━━ Provided records ━━

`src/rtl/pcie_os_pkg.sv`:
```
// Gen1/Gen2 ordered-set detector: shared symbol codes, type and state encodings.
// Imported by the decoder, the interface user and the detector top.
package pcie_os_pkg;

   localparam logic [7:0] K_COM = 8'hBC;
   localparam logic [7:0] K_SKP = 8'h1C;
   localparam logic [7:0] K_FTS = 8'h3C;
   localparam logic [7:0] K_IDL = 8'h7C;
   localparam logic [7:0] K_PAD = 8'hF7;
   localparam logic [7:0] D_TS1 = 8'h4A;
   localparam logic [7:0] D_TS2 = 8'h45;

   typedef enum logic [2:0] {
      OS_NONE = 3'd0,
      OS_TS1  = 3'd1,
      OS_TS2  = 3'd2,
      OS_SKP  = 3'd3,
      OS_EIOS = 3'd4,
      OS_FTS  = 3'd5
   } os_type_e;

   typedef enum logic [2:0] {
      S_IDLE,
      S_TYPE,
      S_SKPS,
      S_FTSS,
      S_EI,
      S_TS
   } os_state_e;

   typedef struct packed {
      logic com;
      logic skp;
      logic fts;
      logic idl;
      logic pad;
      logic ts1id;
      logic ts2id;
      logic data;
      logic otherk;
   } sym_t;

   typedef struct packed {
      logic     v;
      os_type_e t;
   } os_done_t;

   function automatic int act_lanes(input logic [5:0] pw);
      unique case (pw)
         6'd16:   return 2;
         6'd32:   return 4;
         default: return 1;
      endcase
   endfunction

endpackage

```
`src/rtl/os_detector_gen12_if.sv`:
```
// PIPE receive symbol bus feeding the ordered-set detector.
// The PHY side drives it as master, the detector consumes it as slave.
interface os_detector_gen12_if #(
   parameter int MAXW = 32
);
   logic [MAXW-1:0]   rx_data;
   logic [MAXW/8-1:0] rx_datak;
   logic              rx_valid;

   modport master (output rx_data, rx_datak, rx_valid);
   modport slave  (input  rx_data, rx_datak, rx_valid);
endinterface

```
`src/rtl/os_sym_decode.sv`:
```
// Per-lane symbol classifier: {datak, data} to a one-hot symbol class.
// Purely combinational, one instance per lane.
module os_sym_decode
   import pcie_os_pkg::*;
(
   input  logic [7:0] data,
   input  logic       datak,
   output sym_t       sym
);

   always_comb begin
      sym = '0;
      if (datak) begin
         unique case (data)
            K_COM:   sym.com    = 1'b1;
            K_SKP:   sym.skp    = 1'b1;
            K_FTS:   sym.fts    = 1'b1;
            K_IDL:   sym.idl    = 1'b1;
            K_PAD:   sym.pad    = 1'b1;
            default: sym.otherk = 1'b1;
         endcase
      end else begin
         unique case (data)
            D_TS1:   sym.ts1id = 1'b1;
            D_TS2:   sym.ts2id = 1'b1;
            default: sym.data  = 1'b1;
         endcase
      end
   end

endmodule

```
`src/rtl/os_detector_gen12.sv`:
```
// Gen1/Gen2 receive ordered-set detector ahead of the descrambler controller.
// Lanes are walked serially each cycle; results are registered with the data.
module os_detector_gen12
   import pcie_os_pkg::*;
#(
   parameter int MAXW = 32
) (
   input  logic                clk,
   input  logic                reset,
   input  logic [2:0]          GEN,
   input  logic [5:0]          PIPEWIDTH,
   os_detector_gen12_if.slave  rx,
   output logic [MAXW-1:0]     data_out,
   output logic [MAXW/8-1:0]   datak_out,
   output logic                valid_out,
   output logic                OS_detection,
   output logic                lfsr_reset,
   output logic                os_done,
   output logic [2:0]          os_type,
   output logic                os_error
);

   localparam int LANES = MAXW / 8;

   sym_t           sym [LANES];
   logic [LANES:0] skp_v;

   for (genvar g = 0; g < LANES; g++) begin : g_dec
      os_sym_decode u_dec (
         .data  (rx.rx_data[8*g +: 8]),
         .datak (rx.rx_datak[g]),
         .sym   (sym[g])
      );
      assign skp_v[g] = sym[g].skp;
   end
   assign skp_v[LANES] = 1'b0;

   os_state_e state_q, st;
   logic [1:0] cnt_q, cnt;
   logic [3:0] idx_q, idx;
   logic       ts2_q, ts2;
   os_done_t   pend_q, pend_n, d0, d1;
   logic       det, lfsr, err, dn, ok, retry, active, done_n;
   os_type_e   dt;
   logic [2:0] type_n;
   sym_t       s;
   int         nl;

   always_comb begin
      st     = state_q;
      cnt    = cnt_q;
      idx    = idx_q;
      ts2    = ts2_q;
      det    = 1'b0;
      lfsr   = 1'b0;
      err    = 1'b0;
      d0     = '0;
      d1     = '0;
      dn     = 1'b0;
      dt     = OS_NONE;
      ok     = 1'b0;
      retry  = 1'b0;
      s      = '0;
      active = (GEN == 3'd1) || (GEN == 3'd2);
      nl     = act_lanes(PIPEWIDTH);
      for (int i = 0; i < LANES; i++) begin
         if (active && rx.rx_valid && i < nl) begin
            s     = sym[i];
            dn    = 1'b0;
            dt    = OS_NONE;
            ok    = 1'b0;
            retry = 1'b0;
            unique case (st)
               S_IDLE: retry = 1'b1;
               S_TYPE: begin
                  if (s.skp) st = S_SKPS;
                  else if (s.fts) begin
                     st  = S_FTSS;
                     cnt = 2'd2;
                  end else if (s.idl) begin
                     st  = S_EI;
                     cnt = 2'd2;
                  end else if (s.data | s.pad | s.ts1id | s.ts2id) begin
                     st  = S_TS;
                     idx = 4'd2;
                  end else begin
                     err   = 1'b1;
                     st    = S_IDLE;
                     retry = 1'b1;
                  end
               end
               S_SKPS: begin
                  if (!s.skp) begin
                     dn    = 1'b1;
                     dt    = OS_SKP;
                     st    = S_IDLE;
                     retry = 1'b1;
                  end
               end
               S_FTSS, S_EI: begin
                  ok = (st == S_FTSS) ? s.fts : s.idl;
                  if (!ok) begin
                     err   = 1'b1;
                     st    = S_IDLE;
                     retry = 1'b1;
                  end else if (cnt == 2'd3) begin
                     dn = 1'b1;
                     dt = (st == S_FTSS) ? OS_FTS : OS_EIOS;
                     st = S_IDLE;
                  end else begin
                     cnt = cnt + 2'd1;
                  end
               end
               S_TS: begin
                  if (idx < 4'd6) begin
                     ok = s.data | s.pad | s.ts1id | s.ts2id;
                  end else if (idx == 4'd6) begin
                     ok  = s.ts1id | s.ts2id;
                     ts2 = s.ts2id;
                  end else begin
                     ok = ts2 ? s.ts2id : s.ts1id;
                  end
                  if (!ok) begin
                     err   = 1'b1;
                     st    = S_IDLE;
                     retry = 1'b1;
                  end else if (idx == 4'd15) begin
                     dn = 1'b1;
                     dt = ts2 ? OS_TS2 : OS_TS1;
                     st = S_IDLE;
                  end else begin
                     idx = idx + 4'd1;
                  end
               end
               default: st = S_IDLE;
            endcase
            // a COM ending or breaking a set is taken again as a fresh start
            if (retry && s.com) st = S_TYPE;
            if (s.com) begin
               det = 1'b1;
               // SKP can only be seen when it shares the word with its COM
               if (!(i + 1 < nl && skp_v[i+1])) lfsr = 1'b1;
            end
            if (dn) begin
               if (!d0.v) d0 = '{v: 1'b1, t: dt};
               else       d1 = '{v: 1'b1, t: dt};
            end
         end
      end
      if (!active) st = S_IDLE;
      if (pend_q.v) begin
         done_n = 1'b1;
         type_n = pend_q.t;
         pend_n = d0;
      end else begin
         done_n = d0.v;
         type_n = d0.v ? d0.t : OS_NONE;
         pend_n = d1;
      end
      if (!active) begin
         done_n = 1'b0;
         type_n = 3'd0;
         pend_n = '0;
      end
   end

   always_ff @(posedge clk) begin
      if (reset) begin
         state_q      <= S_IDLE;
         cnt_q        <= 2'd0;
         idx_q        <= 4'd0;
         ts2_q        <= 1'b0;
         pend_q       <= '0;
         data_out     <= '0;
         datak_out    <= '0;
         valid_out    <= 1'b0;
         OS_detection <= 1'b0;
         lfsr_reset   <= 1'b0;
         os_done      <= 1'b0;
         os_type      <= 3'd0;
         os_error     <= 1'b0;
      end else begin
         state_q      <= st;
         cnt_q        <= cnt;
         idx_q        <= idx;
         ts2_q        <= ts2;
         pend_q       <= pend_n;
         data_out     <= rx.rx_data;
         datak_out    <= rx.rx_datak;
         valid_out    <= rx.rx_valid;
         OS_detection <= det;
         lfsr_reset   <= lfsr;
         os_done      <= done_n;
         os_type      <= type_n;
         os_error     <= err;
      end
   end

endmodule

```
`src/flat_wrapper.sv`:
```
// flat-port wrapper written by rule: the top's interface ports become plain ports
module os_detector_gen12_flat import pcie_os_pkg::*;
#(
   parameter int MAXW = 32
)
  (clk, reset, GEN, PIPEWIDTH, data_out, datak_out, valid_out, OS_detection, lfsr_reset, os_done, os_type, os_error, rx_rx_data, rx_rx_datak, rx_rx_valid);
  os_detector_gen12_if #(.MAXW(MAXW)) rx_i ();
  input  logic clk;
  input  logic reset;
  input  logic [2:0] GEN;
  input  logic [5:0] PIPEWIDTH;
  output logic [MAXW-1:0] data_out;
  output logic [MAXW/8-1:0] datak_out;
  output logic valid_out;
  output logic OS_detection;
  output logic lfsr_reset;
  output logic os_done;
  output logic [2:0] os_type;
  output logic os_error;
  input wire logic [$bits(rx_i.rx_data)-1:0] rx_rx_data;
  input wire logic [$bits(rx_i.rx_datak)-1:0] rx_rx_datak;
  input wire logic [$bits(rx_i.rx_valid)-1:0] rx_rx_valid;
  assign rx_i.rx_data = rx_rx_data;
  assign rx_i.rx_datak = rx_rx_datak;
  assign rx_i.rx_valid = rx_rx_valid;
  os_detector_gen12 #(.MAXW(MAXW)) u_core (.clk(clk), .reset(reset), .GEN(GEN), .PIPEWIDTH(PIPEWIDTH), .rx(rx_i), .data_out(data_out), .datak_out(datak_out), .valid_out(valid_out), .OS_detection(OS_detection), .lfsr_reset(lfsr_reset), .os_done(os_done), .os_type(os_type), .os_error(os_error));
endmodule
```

━━━

**Exercise objective**. Return only the number of lines in the entries above that contain the word "localparam".

**Written response**. 8